The main source I use is the Flow of Funds data released quarterly by the Federal Reserve.┬áTable L 213 records the equity holdings of different types of investors — households, mutual funds, private and public pension funds, etc.

As of the fourth quarter of 2007, US households own about a quarter of US equity, and mutual funds own almost exactly the same amount. Household equity holdings have shrunk somewhat since 2003, but mutual fund holdings have grown; together they owned about half of US equity in both years.

Now, some individual investors are foreign, so the total rate of retail investors in US equities is somewhat higher than 25%, although I’m not sure how much. I would guess that foreign holders of US equity are somewhat more institutional than are domestic holders; that would add another 3% to the 25% of holders who are US retail investors.

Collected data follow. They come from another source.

==> src/rtl/rrc_pkg.sv <==
package rrc_pkg;

    localparam int OSR    = 8;
    localparam int SPAN   = 8;
    localparam int COEF_W = 12;
    localparam int TAP_W  = $clog2(SPAN);
    localparam int PH_W   = $clog2(OSR);
    localparam int IDX_W  = TAP_W + PH_W;

    typedef enum logic [1:0] {
        ST_IDLE = 2'd0,
        ST_MAC  = 2'd1,
        ST_EMIT = 2'd2
    } rrc_state_e;

    // Symmetric table: fold the 64-tap index onto the 32 unique values,
    // entry 0 being the tap nearest the centre of the response.
    function automatic logic signed [COEF_W-1:0] rrc_coef(input logic [IDX_W-1:0] idx);
        logic [IDX_W-2:0] f;
        f = idx[IDX_W-1] ? idx[IDX_W-2:0] : ~idx[IDX_W-2:0];
        unique case (f)
            5'd0:  return  12'sd1802;
            5'd1:  return  12'sd1669;
            5'd2:  return  12'sd1425;
            5'd3:  return  12'sd1102;
            5'd4:  return  12'sd747;
            5'd5:  return  12'sd405;
            5'd6:  return  12'sd114;
            5'd7:  return -12'sd97;
            5'd8:  return -12'sd220;
            5'd9:  return -12'sd258;
            5'd10: return -12'sd230;
            5'd11: return -12'sd161;
            5'd12: return -12'sd78;
            5'd13: return -12'sd4;
            5'd14: return  12'sd47;
            5'd15: return  12'sd68;
            5'd16: return  12'sd62;
            5'd17: return  12'sd39;
            5'd18: return  12'sd10;
            5'd19: return -12'sd15;
            5'd20: return -12'sd29;
            5'd21: return -12'sd30;
            5'd22: return -12'sd20;
            5'd23: return -12'sd4;
            5'd24: return  12'sd13;
            5'd25: return  12'sd24;
            5'd26: return  12'sd27;
            5'd27: return  12'sd22;
            5'd28: return  12'sd11;
            5'd29: return -12'sd1;
            5'd30: return -12'sd11;
            5'd31: return -12'sd16;
            default: return '0;
        endcase
    endfunction

endpackage

==> src/rtl/rrc_ctrl.sv <==
module rrc_ctrl
    import rrc_pkg::*;
(
    input  logic             clk,
    input  logic             rst_n,
    input  logic             sym_stb,
    output logic             shift_en,
    output logic             acc_en,
    output logic             emit,
    output logic [TAP_W-1:0] tap,
    output logic [PH_W-1:0]  phase
);

    rrc_state_e state, nstate;

    // State register
    always_ff @(posedge clk or negedge rst_n) begin
        if (!rst_n) state <= ST_IDLE;
        else        state <= nstate;
    end

    // Next state and strobes
    always_comb begin
        nstate   = state;
        shift_en = 1'b0;
        acc_en   = 1'b0;
        emit     = 1'b0;
        unique case (state)
            ST_IDLE: begin
                if (sym_stb) begin
                    shift_en = 1'b1;
                    nstate   = ST_MAC;
                end
            end
            ST_MAC: begin
                acc_en = 1'b1;
                if (tap == TAP_W'(SPAN-1)) nstate = ST_EMIT;
            end
            ST_EMIT: begin
                emit   = 1'b1;
                nstate = (phase == PH_W'(OSR-1)) ? ST_IDLE : ST_MAC;
            end
            default: nstate = ST_IDLE;
        endcase
    end

    // Tap and phase counters
    always_ff @(posedge clk or negedge rst_n) begin
        if (!rst_n) begin
            tap   <= '0;
            phase <= '0;
        end else begin
            if (shift_en) begin
                tap   <= '0;
                phase <= '0;
            end
            if (acc_en)
                tap <= (tap == TAP_W'(SPAN-1)) ? '0 : tap + TAP_W'(1);
            if (emit)
                phase <= (phase == PH_W'(OSR-1)) ? '0 : phase + PH_W'(1);
        end
    end

    assert_start_R2: assert property (@(posedge clk) disable iff (!rst_n)
        shift_en |=> (state == ST_MAC && tap == '0 && phase == '0));

    assert_burst_end_R2: assert property (@(posedge clk) disable iff (!rst_n)
        (state == ST_EMIT && phase == PH_W'(OSR-1)) |=> (state == ST_IDLE));

    assert_pulse_gap_R6: assert property (@(posedge clk) disable iff (!rst_n)
        emit |=> !emit);

    assert_tap_walk_R7: assert property (@(posedge clk) disable iff (!rst_n)
        (state == ST_MAC && tap != TAP_W'(SPAN-1))
            |=> (state == ST_MAC && tap == $past(tap) + TAP_W'(1)));

endmodule

==> src/rtl/rrc_mac.sv <==
module rrc_mac
    import rrc_pkg::*;
#(
    parameter int IN_W  = 4,
    parameter int OUT_W = 10,
    parameter int SHIFT = 5
) (
    input  logic                     clk,
    input  logic                     rst_n,
    input  logic                     shift_en,
    input  logic                     acc_en,
    input  logic                     emit,
    input  logic signed [IN_W-1:0]   sym,
    input  logic [TAP_W-1:0]         tap,
    input  logic signed [COEF_W-1:0] coef,
    output logic signed [OUT_W-1:0]  y
);

    localparam int PROD_W = IN_W + COEF_W;
    localparam int ACC_W  = PROD_W + TAP_W;
    localparam logic signed [ACC_W-1:0] RND_K  = ACC_W'(2**(SHIFT-1));
    localparam logic signed [ACC_W-1:0] SAT_HI = ACC_W'(2**(OUT_W-1) - 1);
    localparam logic signed [ACC_W-1:0] SAT_LO = ~SAT_HI;

    logic signed [IN_W-1:0]   hist [SPAN];
    logic signed [ACC_W-1:0]  acc;
    logic signed [PROD_W-1:0] prod;
    logic signed [ACC_W-1:0]  rnd, shf;
    logic signed [OUT_W-1:0]  y_nxt;

    assign prod = hist[tap] * coef;

    always_comb begin
        rnd = acc + RND_K;
        shf = rnd >>> SHIFT;
        if (shf > SAT_HI)      y_nxt = SAT_HI[OUT_W-1:0];
        else if (shf < SAT_LO) y_nxt = SAT_LO[OUT_W-1:0];
        else                   y_nxt = shf[OUT_W-1:0];
    end

    always_ff @(posedge clk or negedge rst_n) begin
        if (!rst_n) begin
            for (int s = 0; s < SPAN; s++) hist[s] <= '0;
            acc <= '0;
            y   <= '0;
        end else begin
            if (shift_en) begin
                hist[0] <= sym;
                for (int s = 1; s < SPAN; s++) hist[s] <= hist[s-1];
            end
            if (shift_en || emit) acc <= '0;
            else if (acc_en)      acc <= acc + ACC_W'(prod);
            if (emit) y <= y_nxt;
        end
    end

    assert_acc_restart_R3: assert property (@(posedge clk) disable iff (!rst_n)
        (shift_en || emit) |=> (acc == '0));

    assert_hold_R6: assert property (@(posedge clk) disable iff (!rst_n)
        !emit |=> $stable(y));

endmodule

==> src/rtl/rrc_interp.sv <==
module rrc_interp
    import rrc_pkg::*;
#(
    parameter int IN_W  = 4,
    parameter int OUT_W = 10,
    parameter int SHIFT = 5
) (
    input  logic                    clk,
    input  logic                    rst_n,
    input  logic                    sym_stb,
    input  logic signed [IN_W-1:0]  sym_i,
    input  logic signed [IN_W-1:0]  sym_q,
    output logic                    smp_valid,
    output logic signed [OUT_W-1:0] smp_i,
    output logic signed [OUT_W-1:0] smp_q
);

    localparam int NCH = 2;

    logic                     shift_en, acc_en, emit;
    logic [TAP_W-1:0]         tap;
    logic [PH_W-1:0]          phase;
    logic signed [COEF_W-1:0] coef;
    logic signed [IN_W-1:0]   ch_in  [NCH];
    logic signed [OUT_W-1:0]  ch_out [NCH];

    assign ch_in[0] = sym_i;
    assign ch_in[1] = sym_q;
    assign coef     = rrc_coef({tap, phase});

    rrc_ctrl u_ctrl (
        .clk      (clk),
        .rst_n    (rst_n),
        .sym_stb  (sym_stb),
        .shift_en (shift_en),
        .acc_en   (acc_en),
        .emit     (emit),
        .tap      (tap),
        .phase    (phase)
    );

    for (genvar c = 0; c < NCH; c++) begin : g_ch
        rrc_mac #(.IN_W(IN_W), .OUT_W(OUT_W), .SHIFT(SHIFT)) u_mac (
            .clk      (clk),
            .rst_n    (rst_n),
            .shift_en (shift_en),
            .acc_en   (acc_en),
            .emit     (emit),
            .sym      (ch_in[c]),
            .tap      (tap),
            .coef     (coef),
            .y        (ch_out[c])
        );
    end

    always_ff @(posedge clk or negedge rst_n) begin
        if (!rst_n) smp_valid <= 1'b0;
        else        smp_valid <= emit;
    end

    assign smp_i = ch_out[0];
    assign smp_q = ch_out[1];

endmodule

==> config.mk <==
export PLATFORM = sky130hd
export DESIGN_NAME = rrc_interp
export DESIGN_NICKNAME = d
export VERILOG_FILES = /design/src/rtl/rrc_pkg.sv /design/src/rtl/rrc_ctrl.sv /design/src/rtl/rrc_mac.sv /design/src/rtl/rrc_interp.sv
export SDC_FILE = /design/constraint.sdc
export NUM_CORES = 1
export LEC_CHECK = 0
export ABC_AREA = 1
export BUFFER_PORTS_ARGS = -buffer_cell sky130_fd_sc_hd__buf_2
export CELL_PAD_IN_SITES_DETAIL_PLACEMENT = 0
export CELL_PAD_IN_SITES_GLOBAL_PLACEMENT = 2
export CORE_ASPECT_RATIO = 2
export CORE_MARGIN = 4
export CORE_UTILIZATION = 42
export CTS_BUF_LIST = sky130_fd_sc_hd__clkbuf_8
export DETAILED_ROUTE_END_ITERATION = 12
export MAX_ROUTING_LAYER = met4
export PLACE_DENSITY = 0.95
export SETUP_SLACK_MARGIN = 0.2
export SYNTH_ARGS = -nofsm -noshare
export SYNTH_HDL_FRONTEND = slang
export SYNTH_SLANG_ARGS = --single-unit
==> constraint.sdc <==
create_clock -name clk -period 10 [get_ports clk]
set_input_delay 0.5 -clock clk [delete_from_list [all_inputs] [get_ports clk]]
set_output_delay 0.5 -clock clk [all_outputs]
set_load 0.05 [all_outputs]
==> flow_summary.yaml <==
run_status:
  status: "complete, no violations"
floorplanning:
  start_util_pct: 42.8
  num_rows: 87
  dieArea_um2: 31900
  io_pins: 32
  coreArea_um2: 28400
  die_h_um: 249
  die_w_um: 128
cts:
  clk_pin_slew_ns: 0.09
  clock-sinks: 131
  cts_buffer_depth: 2
  cts_tree: "done"
  htreeDepth: 4
  post_cts_resized: 0
  cts_hold_buf: 0
  clkLatencyLatePin_ns: 0.51
  cts_root_buf: "clkbuf_8"
  numCtsBuffers: 17
  postCtsSetupBuffers: 0
synth:
  synth_seq_area_share_pct: 26.9
  synth_seq_cells: 131
  syn_area_per_cell_um2: 7.55
  ys.flop_type: "dfrtp_1"
  synth.distinct_cells: 50
  synth_edf_count: 0
  synthArstFlopShare_pct: 100
  yosys_warnings: 0
  syn_nets: 1805
  synth_area_um2: 12200
  synthCells: 1613
cells_and_area:
  drive_above_1_share_pct: 8.87
  area.growth.synth_to_final_pct: 6.82
  fillers: 2898
  diodes: 0
  ff_latch_area_um2: 3280
  multi_input_area_um2: 7580
  layout.nets: 1815
worst_setup_path:
  critical_path_peak_fanout: 12
  critPathLaunchType: "flip-flop"
  ff2ff_path_depth: 23
  path_cells: "xor2_4, inv_4, ha_1, or2_2, nand3_1, o211ai_1, nand2_1, inv_2, nor2_1, fa_1, fa_1, inv_1, fa_1, inv_1, ha_1, a21oi_1, nand2_1, nand3_1, nand3_1, a21oi_1, nand3_1, nand3_1, nand2_1"
  critPathKind: "flip-flop to flip-flop"
  crit_family: "adder cells"
  timing.rr.end: "g_ch[0].u_mac.acc[18]$_DFFE_PN0P_"
  critPathBufInv: 4
  worstReg2RegStart: "u_ctrl.tap[2]$_DFFE_PN0P_"
  critPathMaxStageDelay_ns: 0.78
  reg2reg_slack_ns: 4.14
  arrival_ns: 6.27
  endpoint_kind: "flip-flop"
  crit_top_cell: "nand3_1"
  required_ns: 10.40
  slowest_stage: "dfrtp_1"
timing:
  slew_headroom_pct: 35.7
  timing.fmax_mhz: 171
  worst_slew_pin_slew_ns: 0.965
  rsz0062_at_grt: "false"
  period_share_pct: 58.6
  slew_violations: 0
  clock_skew_ns: 0.0177
  setup_viol: 0
  setup_tns_ns: 0
  fin_crit_ns: 5.86
  hold_violations: 0
  finalWorstSetupSlack_ns: 4.14
detailed_routing:
  routed-via-count: 10200
  finalWirelength_um: 32800
  dr.pass1.iters: 5
  vias_per_cell: 5.10
  wire_per_inst_um: 16.5
  drtIter0Drc: 379
  route.detailed.drc: 0
  antenna_left: 0
place:
  pre_cts_ws_ns: 4.14
  portBuffers: 31
  gp_congestion: 0.970
  dp_hpwl_um: 25900
global_route:
  grt_pass1_vias: 10600
  grt_start_max_net_pins: 71
  gr-total-overflow: 0
  antenna_found_initial: 1
  grt_pass1_wl_um: 53900
  grt_usage_pct: 22.1
run:
  maxCapViolCount: 0
worst_hold_path:
  worstHoldPathType: "input port to asynchronous set/reset pin"
flip-flops by register name, indices dropped and copies added, names as in the netlist:
signal and flops:
g_ch.u_mac.acc 38, g_ch.u_mac.hist 64, g_ch.u_mac.y 20, smp_valid 1, u_ctrl.phase 3, u_ctrl.state 2, u_ctrl.tap 3
worst max path at each step:
stage / start / slack (ns) / end / cells past startpoint
final: u_ctrl.tap[2]$_DFFE_PN0P_ / 4.14 / g_ch[0].u_mac.acc[18]$_DFFE_PN0P_ / 23
after global routing: u_ctrl.tap[2]$_DFFE_PN0P_ / 3.76 / g_ch[0].u_mac.acc[18]$_DFFE_PN0P_ / 23
after global placement: u_ctrl.tap[2]$_DFFE_PN0P_ / 4.20 / g_ch[0].u_mac.acc[18]$_DFFE_PN0P_ / 23
after floorplan: u_ctrl.tap[2]$_DFFE_PN0P_ / 5.13 / g_ch[1].u_mac.acc[18]$_DFFE_PN0P_ / 24
after detailed placement: u_ctrl.tap[2]$_DFFE_PN0P_ / 4.14 / g_ch[0].u_mac.acc[18]$_DFFE_PN0P_ / 23
after CTS: u_ctrl.tap[2]$_DFFE_PN0P_ / 4.11 / g_ch[0].u_mac.acc[18]$_DFFE_PN0P_ / 23
worst reg2reg max path, delay by kind of cell, from the launching register on:
kind | cells | cell delay (ns)
adder cells (fa/ha/maj) | 5 | 2.22
flip-flops | 1 | 0.78
XOR/XNOR | 1 | 0.36
AND/OR/NAND/NOR | 10 | 1.51
buffers and inverters | 4 | 0.35
AO/OA/AOI/OAI | 3 | 0.54
cells in the mapped netlist (3+ instances only):
cell type / count / share of area (%)
nand2_1: 404 / 12
inv_1: 269 / 8.3
nor2_1: 153 / 4.7
dfrtp_1: 131 / 27
o21ai_0: 124 / 5.1
ha_1: 91 / 9.4
fa_1: 90 / 15
a21oi_1: 77 / 3.2
nand3_1: 65 / 2.7
clkbuf_1: 18 / 0.56
xor2_1: 18 / 1.3
buf_2: 16 / 0.66
inv_2: 14 / 0.43
nor2_2: 14 / 0.72
o21ai_1: 13 / 0.53
nand2_2: 11 / 0.57
a21oi_2: 10 / 0.72
o211ai_1: 9 / 0.56
nand4_1: 8 / 0.41
a22o_1: 7 / 0.50
buf_4: 7 / 0.43
nand2_4: 6 / 0.56
nor3_1: 5 / 0.21
o22ai_1: 5 / 0.26
xnor2_1: 5 / 0.36
nand3b_1: 4 / 0.25
or2_2: 4 / 0.21
buf_6: 3 / 0.28
inv_4: 3 / 0.15
o211ai_2: 3 / 0.31
cell families (layout without fill, tap and decap cells):
| group | count (synthesis) | in the layout | synth area share [%] |
|---|---|---|---|
| and+or+nand+nor | 681 | 681 | 23.4 |
| muxes | 1 | 1 | 0.0822 |
| buffers and inverters | 333 | 355 | 10.9 |
| xor gates and xnor gates | 26 | 26 | 2.33 |
| AOI/OAI and AO/OA | 260 | 260 | 12.2 |
| adders and majority gates | 181 | 181 | 24.2 |
| DFF | 131 | 131 | 26.9 |
layout make-up:
class	instances	area share (%)
well taps	356	3.43
clock buffers	18	1.91
flip-flops and latches	131	25.2
clock inverters	13	1.25
multi-input cells	1149	58.3
inverters	287	8.34
repair buffers	37	1.59
metal layers:
metal  vias to the layer above  GRT usage [%]  wire length [µm]
met2                       156           42.6             19100
met4                         0           10.6              1530
met3                        77           2.53               696
met1                      4884           21.1             11500
met5                         -              -                 0
li1                       5047              -                 -
metrics by stage:
step / utilization [%] / cells / area, µm² / hold slack, ns
4_1_cts: 45.8 / 1991 / 13000 / 0.0105
5_1_grt: 45.8 / 1991 / 13000 / 0.0407
3_5_place_dp: 44.3 / 1960 / 12600 / 0.459
2_1_floorplan: - / 1613 / 12200 / 0.204
6_report: 45.8 / 1991 / 13000 / 0.0145
3_3_place_gp: 44.3 / 1960 / 12600 / 0.456
layout by cell type, fill, tap and decap left out, drive strengths merged, types with 12 or more instances in the layout:
cell / count
o211ai: 12
a21oi: 89
nand2: 421
xor2: 19
nor2: 169
clkbuf: 18
o21ai: 138
inv: 289
ha: 91
dfrtp: 131
fa: 90
nand3: 66
buf: 37
Power is not shown: default switching activity piles up to over one toggle a cycle in this logic, so the estimate is an artifact.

The bottom line is that a little over a quarter of US equity is owned by domestic and foreign retail investors. Another quarter is owned by mutual funds, which means that ProxyDemocracy’s audience owns over half of US equity, directly or indirectly. As we add pension fund voting data (currently we only have CalPERS), we add another 10% or so to that figure.

I created a treemap of the Federal Reserve data on Many Eyes; WordPress apparently won’t let me embed the visualization in the blog (grrr), but you can click on the miniature version of it below to see and interact with the full visualization (and download the data). The blue block in the tree map represents the equity holdings of US households.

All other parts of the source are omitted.